▶ **What is required**
Needed from the data below: every line from the one with "wl_per_cell_um = 18.40" up to and including the one with "syn_area_um2 = 4136", repeated exactly and with nothing else.

▶ **Provided records**
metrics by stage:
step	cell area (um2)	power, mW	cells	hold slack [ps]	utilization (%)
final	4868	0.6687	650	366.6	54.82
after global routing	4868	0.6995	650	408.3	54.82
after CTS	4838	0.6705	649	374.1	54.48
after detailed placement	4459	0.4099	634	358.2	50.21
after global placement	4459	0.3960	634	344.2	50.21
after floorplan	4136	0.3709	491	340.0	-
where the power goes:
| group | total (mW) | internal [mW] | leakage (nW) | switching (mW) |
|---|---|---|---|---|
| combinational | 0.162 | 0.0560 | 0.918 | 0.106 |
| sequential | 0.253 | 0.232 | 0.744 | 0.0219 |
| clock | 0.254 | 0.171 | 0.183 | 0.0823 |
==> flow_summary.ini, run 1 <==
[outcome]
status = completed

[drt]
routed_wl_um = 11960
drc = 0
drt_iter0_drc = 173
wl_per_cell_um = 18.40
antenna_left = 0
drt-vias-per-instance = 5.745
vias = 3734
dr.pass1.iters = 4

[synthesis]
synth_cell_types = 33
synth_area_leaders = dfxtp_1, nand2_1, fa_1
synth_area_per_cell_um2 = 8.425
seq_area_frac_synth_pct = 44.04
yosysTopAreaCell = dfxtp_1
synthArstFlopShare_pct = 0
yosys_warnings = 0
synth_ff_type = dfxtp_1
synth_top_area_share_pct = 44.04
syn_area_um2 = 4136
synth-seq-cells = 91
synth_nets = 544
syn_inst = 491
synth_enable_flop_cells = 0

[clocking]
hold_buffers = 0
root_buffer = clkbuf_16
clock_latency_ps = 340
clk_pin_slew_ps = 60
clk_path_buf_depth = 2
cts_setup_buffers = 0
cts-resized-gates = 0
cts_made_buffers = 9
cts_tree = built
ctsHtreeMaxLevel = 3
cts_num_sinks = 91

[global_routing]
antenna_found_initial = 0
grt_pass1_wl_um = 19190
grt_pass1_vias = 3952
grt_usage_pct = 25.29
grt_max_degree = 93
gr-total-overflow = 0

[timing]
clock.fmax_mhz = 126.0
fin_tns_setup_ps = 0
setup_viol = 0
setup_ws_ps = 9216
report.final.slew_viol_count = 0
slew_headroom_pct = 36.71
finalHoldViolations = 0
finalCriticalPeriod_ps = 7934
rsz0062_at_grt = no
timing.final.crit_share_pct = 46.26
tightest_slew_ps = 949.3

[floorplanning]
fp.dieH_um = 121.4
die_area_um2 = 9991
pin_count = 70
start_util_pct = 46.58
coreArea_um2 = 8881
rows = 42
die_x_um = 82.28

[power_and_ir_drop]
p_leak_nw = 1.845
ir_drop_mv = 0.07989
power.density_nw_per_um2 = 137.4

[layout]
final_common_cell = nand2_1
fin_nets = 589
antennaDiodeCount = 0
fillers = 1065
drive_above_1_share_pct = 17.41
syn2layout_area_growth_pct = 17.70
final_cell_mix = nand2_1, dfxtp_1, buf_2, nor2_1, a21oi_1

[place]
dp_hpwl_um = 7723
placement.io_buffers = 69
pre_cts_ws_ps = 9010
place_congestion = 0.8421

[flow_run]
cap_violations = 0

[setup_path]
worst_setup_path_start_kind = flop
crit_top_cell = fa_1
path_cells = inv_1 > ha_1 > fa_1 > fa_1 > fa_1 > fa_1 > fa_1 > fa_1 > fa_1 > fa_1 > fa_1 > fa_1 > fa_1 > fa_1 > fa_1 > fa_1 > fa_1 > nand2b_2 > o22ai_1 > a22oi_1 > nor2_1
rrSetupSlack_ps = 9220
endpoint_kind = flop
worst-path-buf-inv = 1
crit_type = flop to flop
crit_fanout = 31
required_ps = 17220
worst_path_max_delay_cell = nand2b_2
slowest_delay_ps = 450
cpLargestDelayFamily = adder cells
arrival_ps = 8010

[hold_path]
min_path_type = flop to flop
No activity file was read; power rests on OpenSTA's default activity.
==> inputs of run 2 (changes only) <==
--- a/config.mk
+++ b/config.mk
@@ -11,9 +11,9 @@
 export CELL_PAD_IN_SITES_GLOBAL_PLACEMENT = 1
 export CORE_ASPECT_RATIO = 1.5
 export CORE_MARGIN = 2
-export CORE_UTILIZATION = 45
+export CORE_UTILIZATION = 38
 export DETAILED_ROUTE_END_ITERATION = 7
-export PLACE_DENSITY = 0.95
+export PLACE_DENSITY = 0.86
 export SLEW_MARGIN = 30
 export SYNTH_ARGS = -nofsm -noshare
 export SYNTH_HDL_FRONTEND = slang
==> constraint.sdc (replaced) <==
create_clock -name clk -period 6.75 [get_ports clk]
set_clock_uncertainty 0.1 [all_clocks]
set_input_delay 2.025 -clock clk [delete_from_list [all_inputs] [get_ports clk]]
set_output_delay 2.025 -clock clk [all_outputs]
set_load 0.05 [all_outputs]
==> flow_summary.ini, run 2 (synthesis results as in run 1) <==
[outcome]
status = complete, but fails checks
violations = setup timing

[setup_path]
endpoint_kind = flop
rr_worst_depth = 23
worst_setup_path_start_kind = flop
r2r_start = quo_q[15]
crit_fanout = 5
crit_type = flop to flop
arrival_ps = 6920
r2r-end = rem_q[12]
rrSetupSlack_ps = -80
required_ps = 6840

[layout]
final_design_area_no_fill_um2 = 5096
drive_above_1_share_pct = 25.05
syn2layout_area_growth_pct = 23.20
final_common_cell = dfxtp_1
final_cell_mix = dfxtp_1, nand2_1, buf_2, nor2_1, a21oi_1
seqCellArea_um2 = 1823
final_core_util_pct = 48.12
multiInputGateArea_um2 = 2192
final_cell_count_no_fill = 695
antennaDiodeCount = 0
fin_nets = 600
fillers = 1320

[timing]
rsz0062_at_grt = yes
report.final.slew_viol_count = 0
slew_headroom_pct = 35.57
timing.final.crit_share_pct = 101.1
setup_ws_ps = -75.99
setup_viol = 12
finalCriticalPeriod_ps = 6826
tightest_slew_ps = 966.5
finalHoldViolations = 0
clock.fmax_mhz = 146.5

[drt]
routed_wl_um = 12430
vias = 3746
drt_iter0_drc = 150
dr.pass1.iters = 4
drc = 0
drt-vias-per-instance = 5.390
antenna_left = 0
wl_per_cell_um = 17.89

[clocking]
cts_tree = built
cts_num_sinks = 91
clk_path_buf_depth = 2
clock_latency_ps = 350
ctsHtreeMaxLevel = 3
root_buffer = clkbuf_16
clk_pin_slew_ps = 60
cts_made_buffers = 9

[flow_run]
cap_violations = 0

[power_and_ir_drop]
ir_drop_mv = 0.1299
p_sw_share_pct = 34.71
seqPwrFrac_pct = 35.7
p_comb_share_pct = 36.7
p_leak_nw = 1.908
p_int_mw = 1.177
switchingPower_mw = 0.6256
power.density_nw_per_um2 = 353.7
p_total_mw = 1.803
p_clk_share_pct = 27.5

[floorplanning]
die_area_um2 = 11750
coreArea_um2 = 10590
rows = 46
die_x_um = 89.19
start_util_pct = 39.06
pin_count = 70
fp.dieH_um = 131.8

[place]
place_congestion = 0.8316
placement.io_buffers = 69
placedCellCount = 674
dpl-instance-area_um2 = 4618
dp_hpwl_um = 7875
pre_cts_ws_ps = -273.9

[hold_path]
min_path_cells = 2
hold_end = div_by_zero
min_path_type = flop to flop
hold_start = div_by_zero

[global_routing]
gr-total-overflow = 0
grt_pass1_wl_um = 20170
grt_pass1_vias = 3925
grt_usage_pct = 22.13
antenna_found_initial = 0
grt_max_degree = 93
===== src/rtl/fp_mul_seq.sv =====
// fp_mul_seq: sequential IEEE-754-style floating-point multiplier.
// Operands are unpacked and classified, significands are multiplied one
// bit per cycle with a radix-2 shift-add, and the product is normalised and
// rounded to nearest-even with gradual underflow. Special operand pairs
// (zero, infinity, NaN) bypass the multiplier and finish two edges after accept.
module fp_mul_seq #(
  parameter int EXP_W = 8,
  parameter int MAN_W = 23
) (
  input  logic                 i_clk,
  input  logic                 i_rst,
  input  logic                 i_valid,
  output logic                 o_ready,
  input  logic [EXP_W+MAN_W:0] i_a,
  input  logic [EXP_W+MAN_W:0] i_b,
  output logic                 o_valid,
  output logic [EXP_W+MAN_W:0] o_res,
  output logic [3:0]           o_flags
);

  localparam int W    = 1 + EXP_W + MAN_W;   // operand width
  localparam int SW   = MAN_W + 1;           // significand width incl. hidden bit
  localparam int PW   = 2 * SW;              // full product width
  localparam int XW   = EXP_W + 2;           // signed internal exponent width
  localparam int CW   = $clog2(SW + 1);      // bit counter / leading-zero count width
  localparam int BIAS = (1 << (EXP_W - 1)) - 1;
  localparam int EMAX = (1 << EXP_W) - 1;    // all-ones exponent field

  typedef enum logic [2:0] {
    S_IDLE,
    S_UNPACK,
    S_MULT,
    S_ROUND,
    S_DONE
  } state_t;

  // Classified operand with its significand already normalised so the
  // leading one sits at bit MAN_W, and its exponent unbiased-by-field.
  typedef struct packed {
    logic                 zero;
    logic                 inf;
    logic                 nan;
    logic                 snan;
    logic signed [XW-1:0] exp;
    logic [SW-1:0]        sig;
  } operand_t;

  // Leading zeros of a significand; SW when the value is zero.
  function automatic logic [CW-1:0] lzc(input logic [SW-1:0] v);
    logic [CW-1:0] n;
    n = CW'(SW);
    for (int i = 0; i < SW; i++) begin
      if (v[i]) n = CW'(SW - 1 - i);
    end
    return n;
  endfunction

  function automatic operand_t unpack(input logic [W-1:0] v);
    operand_t             u;
    logic [EXP_W-1:0]     e;
    logic [MAN_W-1:0]     f;
    logic [CW-1:0]        lz;
    e      = v[W-2:MAN_W];
    f      = v[MAN_W-1:0];
    u      = '0;
    u.zero = (e == '0) && (f == '0);
    u.inf  = (&e) && (f == '0);
    u.nan  = (&e) && (f != '0);
    u.snan = u.nan && !f[MAN_W-1];
    if (e == '0) begin
      // Subnormal: shift the leading one up to the hidden position; the
      // field value 0 behaves as exponent 1, hence 1 - count.
      lz    = lzc({1'b0, f});
      u.sig = {1'b0, f} << lz;
      u.exp = XW'(1) - XW'(lz);
    end else begin
      lz    = '0;
      u.sig = {1'b1, f};
      u.exp = XW'(e);
    end
    return u;
  endfunction

  state_t               state, state_nx;
  logic [W-1:0]         a_r, b_r;       // operands captured at accept
  logic signed [XW-1:0] ea_r, eb_r;     // normalised operand exponents
  logic [SW-1:0]        ma_r;           // multiplicand significand
  logic [PW-1:0]        p_r;            // {partial sum, remaining multiplier bits}
  logic [CW-1:0]        cnt_r;          // multiplier bits left to process

  logic                 accept;
  logic                 sgn;

  // Unpack stage signals
  operand_t             ua, ub;
  logic                 special;
  logic [W-1:0]         spec_res;
  logic [3:0]           spec_flags;

  // Multiply step signals
  logic [SW:0]          sum;
  logic [PW-1:0]        p_next;

  // Round stage signals
  logic                 norm;
  logic signed [XW-1:0] e0, e1;
  logic [XW-1:0]        sh;
  logic [SW-1:0]        mant;
  logic                 guard, sticky, lost, round_up, inexact, tiny;
  logic [SW:0]          ext;
  logic [SW:0]          mr;
  logic [W-1:0]         rnd_res;
  logic [3:0]           rnd_flags;

  assign o_ready = (state == S_IDLE) || (state == S_DONE);
  assign accept  = i_valid && o_ready;
  assign sgn     = a_r[W-1] ^ b_r[W-1];

  // Classify the captured operands and form the bypass result for special pairs.
  always_comb begin
    // NOTE: every output of a combinational block gets a default first so no path leaves it unassigned (no latch).
    ua         = unpack(a_r);
    ub         = unpack(b_r);
    special    = ua.nan | ub.nan | ua.zero | ub.zero | ua.inf | ub.inf;
    spec_res   = '0;
    spec_flags = '0;
    if (ua.nan || ub.nan || (ua.zero && ub.inf) || (ua.inf && ub.zero)) begin
      spec_res      = {1'b0, {EXP_W{1'b1}}, 1'b1, {(MAN_W-1){1'b0}}};
      spec_flags[3] = (ua.zero && ub.inf) || (ua.inf && ub.zero) || ua.snan || ub.snan;
    end else if (ua.inf || ub.inf) begin
      spec_res = {sgn, {EXP_W{1'b1}}, {MAN_W{1'b0}}};
    end else begin
      spec_res = {sgn, {(W-1){1'b0}}};
    end
  end

  // One shift-add step: add the multiplicand when the current multiplier bit is set, then shift right.
  always_comb begin
    sum    = {1'b0, p_r[PW-1:SW]} + (p_r[0] ? {1'b0, ma_r} : {(SW+1){1'b0}});
    p_next = {sum, p_r[SW-1:1]};
  end

  // Normalise, denormalise if tiny, round to nearest-even and detect overflow.
  always_comb begin
    rnd_res   = '0;
    rnd_flags = '0;
    norm      = p_r[PW-1];
    e0        = ea_r + eb_r - XW'(BIAS) + XW'(norm);
    if (norm) begin
      mant   = p_r[PW-1:SW];
      guard  = p_r[SW-1];
      sticky = |p_r[SW-2:0];
    end else begin
      mant   = p_r[PW-2:SW-1];
      guard  = p_r[SW-2];
      sticky = |p_r[SW-3:0];
    end
    tiny = (e0 < 1);
    sh   = XW'(1) - e0;
    ext  = {mant, guard};
    lost = 1'b0;
    if (tiny) begin
      // Shifting by the full width or more clears ext; everything goes to sticky.
      lost   = |(ext & ~({(SW+1){1'b1}} << sh));
      ext    = ext >> sh;
      mant   = ext[SW:1];
      guard  = ext[0];
      sticky = sticky | lost;
    end
    round_up = guard & (sticky | mant[0]);
    mr       = {1'b0, mant} + {{SW{1'b0}}, round_up};
    inexact  = guard | sticky;
    e1       = e0 + XW'(mr[SW]);
    if (tiny) begin
      // A subnormal that rounds into the hidden bit becomes the minimum normal.
      rnd_res   = {sgn, {(EXP_W-1){1'b0}}, mr[MAN_W], mr[MAN_W-1:0]};
      rnd_flags = {2'b00, inexact, inexact};
    end else if (e1 >= EMAX) begin
      rnd_res   = {sgn, {EXP_W{1'b1}}, {MAN_W{1'b0}}};
      rnd_flags = 4'b0101;
    end else begin
      rnd_res   = {sgn, e1[EXP_W-1:0], mr[MAN_W-1:0]};
      rnd_flags = {3'b000, inexact};
    end
  end

  // Next-state logic.
  always_comb begin
    state_nx = state;
    case (state)
      S_IDLE:   if (accept) state_nx = S_UNPACK;
      S_UNPACK: state_nx = special ? S_DONE : S_MULT;
      S_MULT:   if (cnt_r == '0) state_nx = S_ROUND;
      S_ROUND:  state_nx = S_DONE;
      S_DONE:   if (accept) state_nx = S_UNPACK;
      default:  state_nx = S_IDLE;
    endcase
  end

  // State register.
  always_ff @(posedge i_clk or posedge i_rst) begin
    // NOTE: sequential state uses non-blocking assignments so every register samples pre-edge values.
    if (i_rst) state <= S_IDLE;
    else       state <= state_nx;
  end

  // Datapath and output registers.
  always_ff @(posedge i_clk or posedge i_rst) begin
    if (i_rst) begin
      a_r     <= '0;
      b_r     <= '0;
      ea_r    <= '0;
      eb_r    <= '0;
      ma_r    <= '0;
      p_r     <= '0;
      cnt_r   <= '0;
      o_valid <= 1'b0;
      o_res   <= '0;
      o_flags <= '0;
    end else begin
      if (accept) begin
        a_r     <= i_a;
        b_r     <= i_b;
        o_valid <= 1'b0;
      end
      case (state)
        S_UNPACK: begin
          if (special) begin
            o_res   <= spec_res;
            o_flags <= spec_flags;
            o_valid <= 1'b1;
          end else begin
            ea_r  <= ua.exp;
            eb_r  <= ub.exp;
            ma_r  <= ua.sig;
            p_r   <= {{SW{1'b0}}, ub.sig};
            cnt_r <= CW'(MAN_W);
          end
        end
        S_MULT: begin
          p_r   <= p_next;
          cnt_r <= cnt_r - 1'b1;
        end
        S_ROUND: begin
          o_res   <= rnd_res;
          o_flags <= rnd_flags;
          o_valid <= 1'b1;
        end
        default: ;
      endcase
    end
  end

endmodule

▶ **Output of the task**
wl_per_cell_um = 18.40
antenna_left = 0
drt-vias-per-instance = 5.745
vias = 3734
dr.pass1.iters = 4

[synthesis]
synth_cell_types = 33
synth_area_leaders = dfxtp_1, nand2_1, fa_1
synth_area_per_cell_um2 = 8.425
seq_area_frac_synth_pct = 44.04
yosysTopAreaCell = dfxtp_1
synthArstFlopShare_pct = 0
yosys_warnings = 0
synth_ff_type = dfxtp_1
synth_top_area_share_pct = 44.04
syn_area_um2 = 4136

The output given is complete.